I strongly recommend calculating NPSHa and NPSHr as already mentioned, but when I have faced this problem before I have looked to see how I can minimize pressure drop in the suction piping. Tees, valves, strainers all add to pressure drop and reduce NPSHa. BAC has some good info regarding correct CT piping that was adapted from Bell and Gossett. THe link is here:

http://www.baltimoreaircoil.com/english/info_center/techresources.html

 

[ChasBean1]

Thanks for your feedback! I'll try to get pump info (didn't have the submittal or nameplate info handy).

The air vent was installed after the problems were encountered as an attempted resolution. I believe they've been removed or isolated since.

The CW supply pipe serving each pump takes about a five foot rise from a below grade pit, into a duplex strainer, and back down about two feet into the pump suction. So it's a little bit of a torturous path just before the pump inlet.

As far as velocity in the main (~80 ft) run, the condition was observed with one of four condenser water pumps running (very low velocity relative to design). I climbed a ladder and looked into the CT sumps and didn't notice any vortexing with the pump on. One pump was distributing water through five towers operating in parallel.

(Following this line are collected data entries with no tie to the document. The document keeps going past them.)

==> config.mk <==
export PLATFORM = sky130hd
export DESIGN_NAME = eth_rx_preamble_sfd
export DESIGN_NICKNAME = d
export VERILOG_FILES = /design/src/rtl/eth_rx_preamble_sfd.sv
export SDC_FILE = /design/constraint.sdc
export NUM_CORES = 1
export LEC_CHECK = 0
export BUFFER_PORTS_ARGS = -buffer_cell sky130_fd_sc_hd__buf_2
export CORE_MARGIN = 1
export CORE_UTILIZATION = 40
export CTS_CLUSTER_DIAMETER = 40
export CTS_CLUSTER_SIZE = 24
export DETAILED_ROUTE_END_ITERATION = 7
export PLACE_DENSITY = 0.68
export SYNTH_ARGS = -nofsm -noshare
export SYNTH_HDL_FRONTEND = slang
export SYNTH_SLANG_ARGS = --single-unit
export TNS_END_PERCENT = 50
==> constraint.sdc <==
create_clock -name aclk -period 2.5 [get_ports aclk]
set_clock_uncertainty 0.15 [all_clocks]
set_input_delay 0.5 -clock aclk [delete_from_list [all_inputs] [get_ports aclk]]
set_output_delay 0.5 -clock aclk [all_outputs]
set_load 0.05 [all_outputs]
==> src/rtl/eth_rx_preamble_sfd.sv <==
// GMII receive front end: hunts for preamble + SFD, forwards payload bytes (FCS included)
// one cycle later, and reports frame completion, abort and length.
module eth_rx_preamble_sfd #(
    parameter int MIN_PREAMBLE = 6,
    parameter int MAX_FRAME    = 1522
) (
    input  logic        aclk,
    input  logic        aresetn,
    input  logic [7:0]  gmii_rxd,
    input  logic        gmii_rx_dv,
    input  logic        gmii_rx_er,
    output logic [7:0]  data_out,
    output logic        data_valid,
    output logic        preamble_sfd_valid,
    output logic        frame_done,
    output logic        frame_error,
    output logic [10:0] frame_len
);

    typedef enum logic [1:0] {
        IDLE     = 2'd0,
        PREAMBLE = 2'd1,
        DATA     = 2'd2,
        DROP     = 2'd3
    } state_t;

    localparam logic [7:0]  PRE_BYTE = 8'h55;
    localparam logic [7:0]  SFD_BYTE = 8'hD5;
    localparam logic [3:0]  PRE_SAT  = 4'hF;
    localparam logic [3:0]  MIN_PRE  = 4'(MIN_PREAMBLE);
    localparam logic [10:0] MAX_LEN  = 11'(MAX_FRAME);

    state_t      state_q, state_d;
    logic [3:0]  pre_cnt_q, pre_cnt_d;
    logic [10:0] byte_cnt_q, byte_cnt_d;
    logic [7:0]  data_out_q, data_out_d;
    logic        data_valid_q, data_valid_d;
    logic        sof_q, sof_d;
    logic        done_q, done_d;
    logic        err_q, err_d;
    logic [10:0] len_q, len_d;

    // State and registered outputs; synchronous active-low reset.
    always_ff @(posedge aclk) begin
        if (!aresetn) begin
            state_q      <= IDLE;
            pre_cnt_q    <= 4'd0;
            byte_cnt_q   <= 11'd0;
            data_out_q   <= 8'h00;
            data_valid_q <= 1'b0;
            sof_q        <= 1'b0;
            done_q       <= 1'b0;
            err_q        <= 1'b0;
            len_q        <= 11'd0;
        end else begin
            state_q      <= state_d;
            pre_cnt_q    <= pre_cnt_d;
            byte_cnt_q   <= byte_cnt_d;
            data_out_q   <= data_out_d;
            data_valid_q <= data_valid_d;
            sof_q        <= sof_d;
            done_q       <= done_d;
            err_q        <= err_d;
            len_q        <= len_d;
        end
    end

    // Next-state and next-output decode.
    always_comb begin
        state_d      = state_q;
        pre_cnt_d    = pre_cnt_q;
        byte_cnt_d   = byte_cnt_q;
        data_out_d   = 8'h00;
        data_valid_d = 1'b0;
        sof_d        = 1'b0;
        done_d       = 1'b0;
        err_d        = 1'b0;
        len_d        = len_q;

        case (state_q)
            IDLE: begin
                if (gmii_rx_dv) begin
                    if (gmii_rxd == PRE_BYTE) begin
                        state_d   = PREAMBLE;
                        pre_cnt_d = 4'd1;
                    end else begin
                        state_d   = DROP;
                        pre_cnt_d = 4'd0;
                    end
                end else begin
                    pre_cnt_d = 4'd0;
                end
            end

            PREAMBLE: begin
                if (!gmii_rx_dv) begin
                    state_d = IDLE;
                end else if (gmii_rx_er) begin
                    state_d = DROP;
                end else if (gmii_rxd == PRE_BYTE) begin
                    if (pre_cnt_q != PRE_SAT) begin
                        pre_cnt_d = pre_cnt_q + 4'd1;
                    end else begin
                        pre_cnt_d = pre_cnt_q;
                    end
                end else if ((gmii_rxd == SFD_BYTE) && (pre_cnt_q >= MIN_PRE)) begin
                    // SFD is consumed here and never forwarded.
                    state_d    = DATA;
                    byte_cnt_d = 11'd0;
                end else begin
                    state_d = DROP;
                end
            end

            DATA: begin
                if (!gmii_rx_dv) begin
                    state_d = IDLE;
                    len_d   = byte_cnt_q;
                    // An SFD with no payload behind it is an abort, not a frame.
                    if (byte_cnt_q == 11'd0) begin
                        err_d = 1'b1;
                    end else begin
                        done_d = 1'b1;
                    end
                end else if (gmii_rx_er || (byte_cnt_q == MAX_LEN)) begin
                    state_d = DROP;
                    err_d   = 1'b1;
                    len_d   = byte_cnt_q;
                end else begin
                    data_out_d   = gmii_rxd;
                    data_valid_d = 1'b1;
                    sof_d        = (byte_cnt_q == 11'd0);
                    byte_cnt_d   = byte_cnt_q + 11'd1;
                end
            end

            DROP: begin
                if (!gmii_rx_dv) begin
                    state_d = IDLE;
                end else begin
                    state_d = DROP;
                end
            end

            default: begin
                state_d = IDLE;
            end
        endcase
    end

    assign data_out           = data_out_q;
    assign data_valid         = data_valid_q;
    assign preamble_sfd_valid = sof_q;
    assign frame_done         = done_q;
    assign frame_error        = err_q;
    assign frame_len          = len_q;

endmodule
Word level (Yosys, flattened, before mapping)
Index checks and enable logic that the tools add are counted.
{"block": "word_totals", "ff_bits": 40, "input_bits": 12, "output_inout_bits": 23, "elab_cells": 79}
{"block": "op_classes", "n_addsub": 2, "n_lt_le_gt_ge": 1, "n_eq_ne": 19, "muxes": 31, "bitwise_logic": 3, "reduce_logical": 14}
{"operator": "11-bit 2-to-1 mux", "n": 8}
{"operator": "11-bit case mux with 2 select lines", "n": 1}
{"operator": "4-bit 2-to-1 mux", "n": 5}
{"operator": "2-bit inequality test (second input constant)", "n": 9}
{"operator": "2-bit 2-to-1 mux", "n": 8}
{"operator": "11-bit by 1-bit adder with 11-bit output (second input constant)", "n": 1}
{"operator": "11-bit equality test (second input constant)", "n": 1}
{"operator": "11-bit logical NOT", "n": 1}
{"operator": "8-bit by 7-bit equality test with 1-bit output (second input constant)", "n": 1}
{"operator": "8-bit equality test (second input constant)", "n": 1}
{"operator": "4-bit inequality test (second input constant)", "n": 2}
{"operator": "2-bit case mux with 4 select lines", "n": 1}
{"operator": "4-bit case mux with 2 select lines", "n": 1}
{"operator": "1-bit 2-to-1 mux", "n": 7}
{"operator": "7-bit AND reduction", "n": 1}
{"operator": "3-bit AND reduction", "n": 2}
{"operator": "5-bit AND reduction", "n": 1}
{"operator": "4-bit by 1-bit adder with 4-bit output (second input constant)", "n": 1}
{"operator": "2-bit equality test (second input constant)", "n": 2}
{"operator": "4-bit by 3-bit >= comparator with 1-bit output (second input constant)", "n": 1}
{"operator": "2-bit AND reduction", "n": 2}
{"operator": "2-bit nonzero test", "n": 2}
{"operator": "4-bit OR reduction", "n": 1}
{"operator": "3-bit inequality test (second input constant)", "n": 1}
{"operator": "7 further kinds", "n": 9}

Depth between registers and ports, before layout
Gate-level depths: netlist (run 1).
{"block": "logic_depth", "word_depth": 7, "depth_mapped": 9, "depth_no_buf": 7}

Least setup slack after synthesis (run 1)
Ideal clock, no wire load.
{"block": "synth_path", "kind": "register to register", "start": "register byte_cnt_q[0]", "end": "register byte_cnt_q[9]", "t_arrival_ps": 1661, "required_ps": 2230, "slack_ps": 569, "stages_incl_launch_ff": 9, "period_less_slack_ps": 1931, "cell_sequence": "dfxtp_1 inv_1 ha_1 nand4_1 o31ai_2 and2_1 buf_6 o21a_1 a211o_1"}
{"block": "synth_via", "elab_chain_cells": 4}
{"item": "start: declaration", "line": "35", "source": "logic [10:0] byte_cnt_q, byte_cnt_d;"}
{"item": "start signal: assignment", "line": "58", "source": "byte_cnt_q <= byte_cnt_d;"}
{"item": "11-bit by 1-bit adder with 11-bit output / 11-bit equality test (equally long branches)", "line": "133, 125"}
{"item": "11-bit 2-to-1 mux / 1-bit logical OR (equally long branches)", "line": "125", "source": "end else if (gmii_rx_er || (byte_cnt_q == MAX_LEN)) begin"}
{"item": "11-bit 2-to-1 mux / 2-bit inequality test (equally long branches)"}
{"item": "11-bit case mux with 2 select lines / 7-bit AND reduction (equally long branches)"}
Parallel ways exist; a longest one is shown, timed or not. The select of a mux whose other input is x is not followed.
A chain may end at the register's enable or synchronous reset.

Final worst setup path (run 1)
{"block": "layout_path", "start": "register byte_cnt_q[1]", "end": "register byte_cnt_q[5]"}
The elaborated chain is that of the path after synthesis.

==> flow_summary_export.csv, run 1 <==
group,metric,value,unit
clock_network,clockRootBuffer,"clkbuf_8",
sta,setup_viol,0,
critical_path,critPathRequiredTime,2.55,ns
grt,grt_usage,17.0,%
floorplan,die_area,4900,um^2
place,dp.final_hpwl,2.84,mm
logic_synthesis,yosys.area.top_type_share,43.3,%
power,p_leak,0.906,nW
floorplan,io_pins,35,
logic_synthesis,synth_top_family_by_area,"simple AND/OR/NAND/NOR gates",
logic_synthesis,synthSimpleGateAreaFrac,27.1,%
clock_network,ctsResizeCount,0,
logic_synthesis,yosysSeqAreaShare,43.3,%
place,gp_congestion,0.898,
floorplan,start_util,41.9,%
grt,grt_antenna_before_repair,0,
critical_path,endpoint_kind,"flip-flop",
clock_network,clock_path_buffers,2,
sta,period_share,89.2,%
logic_synthesis,synth-seq-cells,40,
floorplan,die_w,70.0,um
final_layout,diodes,0,
sta,worstMarginPinSlew,0.564,ns
floorplan,die_y,70.0,um
logic_synthesis,syn_area,1850,um^2
detailed_routing,ant_nets,0,
grt,grtUsageMet3,3.46,%
sta,rsz0062_at_grt,"false",
critical_path,path_buf_inv,0,
logic_synthesis,synthAdderAreaFrac,3.38,%
clock_network,clkTransAtPathRegs,0.08,ns
place,io_buffers,34,
clock_network,clock_sinks,40,
logic_synthesis,yosys_warnings,0,
detailed_routing,drc,0,
critical_path,cp-start-kind,"flip-flop",
critical_path,path_cells,"ha_1 -> nand4_1 -> o31ai_2 -> and2_1 -> o21ai_2 -> o21ai_0",
detailed_routing,vias,1610,
grt,grt_max_degree,20,
logic_synthesis,synth-xor-area-share,0,%
final_layout,drive_gt1_share,22.6,%
critical_path,crit_arrival,2.28,ns
logic_synthesis,synth_top_area_cell,"dfxtp_1",
grt,grt_pass1_wl,6.67,mm
logic_synthesis,synth.area.top_cells,"dfxtp_1, nand2_1, a21boi_1",
logic_synthesis,syn_inst,206,
clock_network,insertion_delay,0.29,ns
detailed_routing,first_pass_iters,4,
logic_synthesis,synth_nets,223,
grt,top_usage_layer,"met2",
power,power.density,617,nW/um^2
logic_synthesis,synthArstFlopShare,0,%
logic_synthesis,synthMuxAreaShare,0.541,%
sta,finalMaxSlewViolations,0,
grt,met2_usage,29.3,%
floorplan,num_rows,24,
grt,grtUsageMet1,20.9,%
sta,hold_viol,0,
critical_path,crit_type,"reg2reg",
flow_run,drv_cap,0,
sta,relSlewSlack,62.4,%
detailed_routing,wl,3.92,mm
detailed_routing,post_drt_wl_per_cell,13.3,um
sta,hold_ws,0.268,ns
sta,max_freq,449,MHz
detailed_routing,vias_per_cell,5.46,
logic_synthesis,synth_common_cells,"dfxtp_1, nand2_1, and2_1",
clock_network,numCtsBuffers,5,
logic_synthesis,synth_cell_types,49,
critical_path,critPathMaxFanout,10,
critical_path,critPathSlowestCell,"and2_1",
power,ir_worst_vdd,558,uV
logic_synthesis,avgSynthCellArea,8.98,um^2
critical_path,max_stage_delay,0.43,ns
clock_network,cts_hold_buffers,0,
clock_network,ctsHtreeMaxLevel,2,
grt,overflow,0,
logic_synthesis,synthFlopType,"dfxtp_1",
hold_path,hold_class,"in2reg",
logic_synthesis,synth_edf_count,0,
final_layout,nets,260,
status,status,"completed",
clock_network,cts_tree,"built",
floorplan,core_area,4410,um^2
detailed_routing,drtIter0Drc,84,
critical_path,crit_family,"compound AO/OA/AOI/OAI gates",
sta,fin_setup_tns,0,ns
clock_network,postCtsSetupRepairBufs,0,
logic_synthesis,yosysMostFrequentCell,"dfxtp_1",
final_layout,area_delta_synth_final,18.9,%
logic_synthesis,synth-compound-area-share,20.7,%
sta,min_period,2.23,ns
grt,grt_pass1_vias,1457,
per-layer routing:
| layer | vias up | share of wire (%) |
|---|---|---|
| met3 | 7 | 5.5 |
| met5 | - | 0 |
| met2 | 46 | 47 |
| met1 | 750 | 46 |
| li1 | 807 | - |
| met4 | 0 | 1.2 |
final cells by class:
type / count / area [um^2]
multi-input cells: 146 / 957
fillers: 441 / 2210
repair buffers: 39 / 208
well taps: 52 / 65.1
clock inverters: 2 / 60.1
clock buffers: 5 / 68.8
flip-flops and latches: 40 / 801
inverters: 11 / 41.3
where the power goes:
group	leakage (nW)	internal (mW)	total [mW]	switching (mW)
Combinational	0.518	0.0328	0.0894	0.0566
Sequential	0.323	0.644	0.652	0.00826
Clock	0.0642	0.393	0.616	0.223
cells by family (layout without fill, tap and decap cells):
kind of cell | after synthesis | in the layout
AO/OA/AOI/OAI | 52 | 52
adder cells (fa/ha/maj) | 5 | 5
multiplexers | 1 | 1
flip-flops | 40 | 40
AND/OR/NAND/NOR | 88 | 88
buffers and inverters | 20 | 57
cells in the final DEF, fill, tap and decap left out, types with 3 or more instances in the layout:
cell type  count
nor2_1         3
o21ai_0        8
ha_1           5
a21boi_1      10
a21oi_1        6
a31oi_1        7
nor3b_1        3
and2_1        11
and3_1         4
inv_1         10
or4_1          4
o21a_1         4
nand3_1        4
nand2_1       31
nand2b_1       3
buf_2         34
nor3_1        10
buf_4          5
clkbuf_8       5
dfxtp_1       40
flip-flops by register name, indices dropped and copies added, names as in the netlist:
register,count
pre_cnt_q,4
frame_done,1
frame_error,1
preamble_sfd_valid,1
byte_cnt_q,11
data_out,8
frame_len,11
data_valid,1
state_q,2
metrics by stage:
step	total power, mW	cells	util (%)	setup slack (ns)	area, um^2
5_1_grt	1.40	295	49.9	0.0522	2200
2_1_floorplan	0.728	206	-	0.569	1850
4_1_cts	1.36	295	49.9	0.261	2200
6_report	1.36	295	49.9	0.271	2200
3_3_place_gp	0.755	288	46.9	0.323	2070
3_5_place_dp	0.756	288	46.9	0.277	2070
final timing paths:
kind / slack (ns) / start / cells past startpoint / to
hold reg to reg: 0.30 / frame_len[8]$_SDFFE_PN0P_ / 2 / frame_len[8]$_SDFFE_PN0P_
setup reg to reg: 0.27 / byte_cnt_q[1]$_SDFFE_PN0P_ / 6 / byte_cnt_q[5]$_SDFFE_PN0P_
hold / removal: 0.27 / gmii_rxd[5] / 2 / data_out[5]$_SDFF_PP0_
setup / recovery: 0.27 / byte_cnt_q[1]$_SDFFE_PN0P_ / 6 / byte_cnt_q[5]$_SDFFE_PN0P_
No activity file was read; power rests on OpenSTA's default activity.
==> inputs of run 2 (changes only) <==
==> constraint.sdc (replaced) <==
create_clock -name aclk -period 2.3 [get_ports aclk]
set_clock_uncertainty 0.15 [all_clocks]
set_input_delay 0.46 -clock aclk [delete_from_list [all_inputs] [get_ports aclk]]
set_output_delay 0.46 -clock aclk [all_outputs]
set_load 0.05 [all_outputs]
==> flow_summary_export.csv, run 2 (synthesis gave the netlist of run 1 again) <==
group,metric,value,unit
status,status,"completed",
critical_path,critPathSlowestCell,"o311ai_4",
floorplan,start_util,41.9,%
floorplan,die_w,70.0,um
detailed_routing,first_pass_iters,4,
floorplan,core_area,4410,um^2
floorplan,die_y,70.0,um
detailed_routing,post_drt_wl_per_cell,13.5,um
place,io_buffers,34,
detailed_routing,drtIter0Drc,51,
power,p_leak,0.939,nW
floorplan,io_pins,35,
critical_path,path_cells,"ha_1 -> nand4_1 -> o311ai_4 -> inv_1 -> a31oi_1 -> o21ai_0",
grt,grt_pass1_wl,6.93,mm
place,placed_area,2090,um^2
hold_path,hold_class,"in2reg",
critical_path,path_buf_inv,1,
final_layout,drive_gt1_share,24.3,%
place,gp_congestion,0.851,
critical_path,crit_arrival,2.16,ns
final_layout,nets,263,
sta,finalMaxSlewViolations,0,
detailed_routing,drc,0,
sta,min_period,2.14,ns
sta,period_share,93.1,%
sta,worstMarginPinSlew,0.521,ns
detailed_routing,ant_nets,0,
sta,rsz0062_at_grt,"false",
sta,max_freq,467,MHz
final_layout,diodes,0,
clock_network,ctsHtreeMaxLevel,2,
clock_network,postCtsSetupRepairBufs,0,
detailed_routing,wl,4.04,mm
critical_path,critPathMaxFanout,11,
hold_path,min_from,"gmii_rxd[0]",
clock_network,clock_sinks,40,
grt,grt_antenna_before_repair,0,
grt,grt_max_degree,21,
clock_network,numCtsBuffers,5,
grt,grt_pass1_vias,1547,
critical_path,cp-start-kind,"flip-flop",
critical_path,max_stage_delay,0.50,ns
critical_path,rr_startpoint,"byte_cnt_q[1]$_SDFFE_PN0P_",
floorplan,die_area,4900,um^2
final_layout,final_cell_area,2260,um^2
clock_network,clockRootBuffer,"clkbuf_8",
place,dp.final_hpwl,2.92,mm
clock_network,ctsResizeCount,0,
clock_network,cts_hold_buffers,0,
flow_run,drv_cap,0,
critical_path,crit_family,"compound AO/OA/AOI/OAI gates",
final_layout,most-common-layout-cells,"dfxtp_1, buf_2, nand2_1",
clock_network,clock_path_buffers,2,
critical_path,endpoint_kind,"flip-flop",
clock_network,cts_tree,"built",
clock_network,insertion_delay,0.29,ns
power,power.density,709,nW/um^2
sta,setup_viol,0,
sta,relSlewSlack,65.3,%
critical_path,crit_type,"reg2reg",
final_layout,n_fill_cell,425,
floorplan,num_rows,24,
sta,hold_viol,0,
detailed_routing,vias_per_cell,5.45,
critical_path,critPathRequiredTime,2.32,ns
final_layout,area_delta_synth_final,22.1,%
detailed_routing,vias,1630,
clock_network,clkTransAtPathRegs,0.08,ns
power,ir_worst_vdd,415,uV
sta,fin_setup_tns,0,ns
grt,overflow,0,
critical_path,cp-startpoint,"byte_cnt_q[1]$_SDFFE_PN0P_",
grt,grt_usage,17.5,%
final_layout,mostFrequentLayoutCell,"dfxtp_1",
run 2: layout make-up:
type	instances	area, um^2	area share (%)
Clock inverter	3	90.1	3.99
Clock buffer	5	68.8	3.05
Multi-Input combinational cell	146	963	42.6
Sequential cell	40	801	35.4
Inverter	11	41.3	1.83
Timing Repair Buffer	42	230	10.2
Tap cell	52	65.1	2.88
run 2: worst paths after layout:
check                                     to  slack (ns)  cells after the start
setup reg to reg  byte_cnt_q[2]$_SDFFE_PN0P_        0.16                      6
hold / removal        data_out[0]$_SDFF_PP0_        0.23                      2
hold reg to reg    frame_len[9]$_SDFFE_PN0P_        0.30                      2
setup / recovery  byte_cnt_q[2]$_SDFFE_PN0P_        0.16                      6
run 2: power breakdown:
group          internal, mW  switching (mW)
clock                 0.543           0.249
sequential            0.700         0.00700
combinational        0.0390          0.0655
total                  1.28           0.321
run 2: stage by stage:
stage	total power, mW	hold slack, ns	utilization [%]	worst slack [ns]	cells
floorplan	0.791	0.314	-	0.369	206
global placement	0.825	0.294	47.4	0.147	291
detailed placement	0.826	0.299	47.4	0.129	291
CTS	1.62	0.221	51.0	0.103	299
global route	1.65	0.227	51.2	0.0338	299
finish	1.60	0.229	51.2	0.160	299
run 2: per-layer routing:
layer	routed length, um	vias to the layer above	GRT usage (%)
li1	-	811	-
met1	1860	776	21.1
met2	1980	38	29.8
met3	163	5	4.18
met4	38	0	6.89
met5	0	-	0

All in all it appears this was the best case condition: minimum flow with only one pump and largest net sump size (all in parallel). It will be interesting to see what 2 or 3 CW pumps in operation do.

Tx again, and I'll post NPSH info if I can get it.

CB

 

[krb]

Look close at the need for the strainer, this is usually the highest pressure drop in the system. Typically these are better installed on the downstream side of the pump as mentioned in the literature in the the link I mentioned earlier. Unless you have some specific reason to put them in the suction piping, I would remove it or place it downstream of the pump. There is probably a grate or large mesh screen in the CT sump to keep out the big stuff anyway. I had the same problem on another system, the majority of the pressure loss was in the strainer (which was also undersized for the flow) we took them out and problem was solved. Also look at the suction piping at the pump, are there eccentric reducers? If so, they should be installed with the float side on top. If not, this is another place air can be trapped.

 

[rmw]

Since your fluid is not near its saturation temperature I'd be surprised if NPSH is your problem. You would have to have a awful lot of system loss to overcome the margin the temperature gives you.

That said, your water has air entrained and it can be coming out in the suction piping at the pressure loss points especially the strainer. You need to vent it, but not with the type of vents that you were using.

Also, any pipe leaks in the portion of the suction that is below atmospheric will leak air in instead of water out. Check the pipe for water leaks when the system is down.

rmw

 

[Artisi]

"During operation, pump inlet pressure is just below atmospheric."

This seems to indicate that you could have excessive losses on the inlet side of the system which results in a slightly negative pressure at the pump inlet, this in itself is not a problem provided the NPHa/r margin is adequate. Look at the comments from other posters re strainers, valves, bends etc.

"Needless to say, there is some vapor entrainment and cavitation issues..."

Check if the air release valves have been removed, if not, check yourself (don't believe others or old records)that they are isolated from the system.

Low inlet pressure is not a problem that leads to air entrainment, however, air entrainment can result in a problem if the air is expanding in the inlet or impeller eye, this can put the pump off performance or even put it "off prime". As for cavitation, this is a function of NPSHa/r and not a function of air entrainment unless entrainment is causing restricted inlet flow.

 

[quark]

I agree with rmw on NPSH issues unless your suction pipe size is too small. If you have different suction pipes for different pumps then the condition for vortexing is same whether you observe it for one pump running or many. If it is a common header then better watch it.

Check the strainer if your vent valves are installed after the strainer.

Is your suction pipe length 80feet? What is the individual pump flowrate?

I fully agree with Artisi that you should remove your vent valves.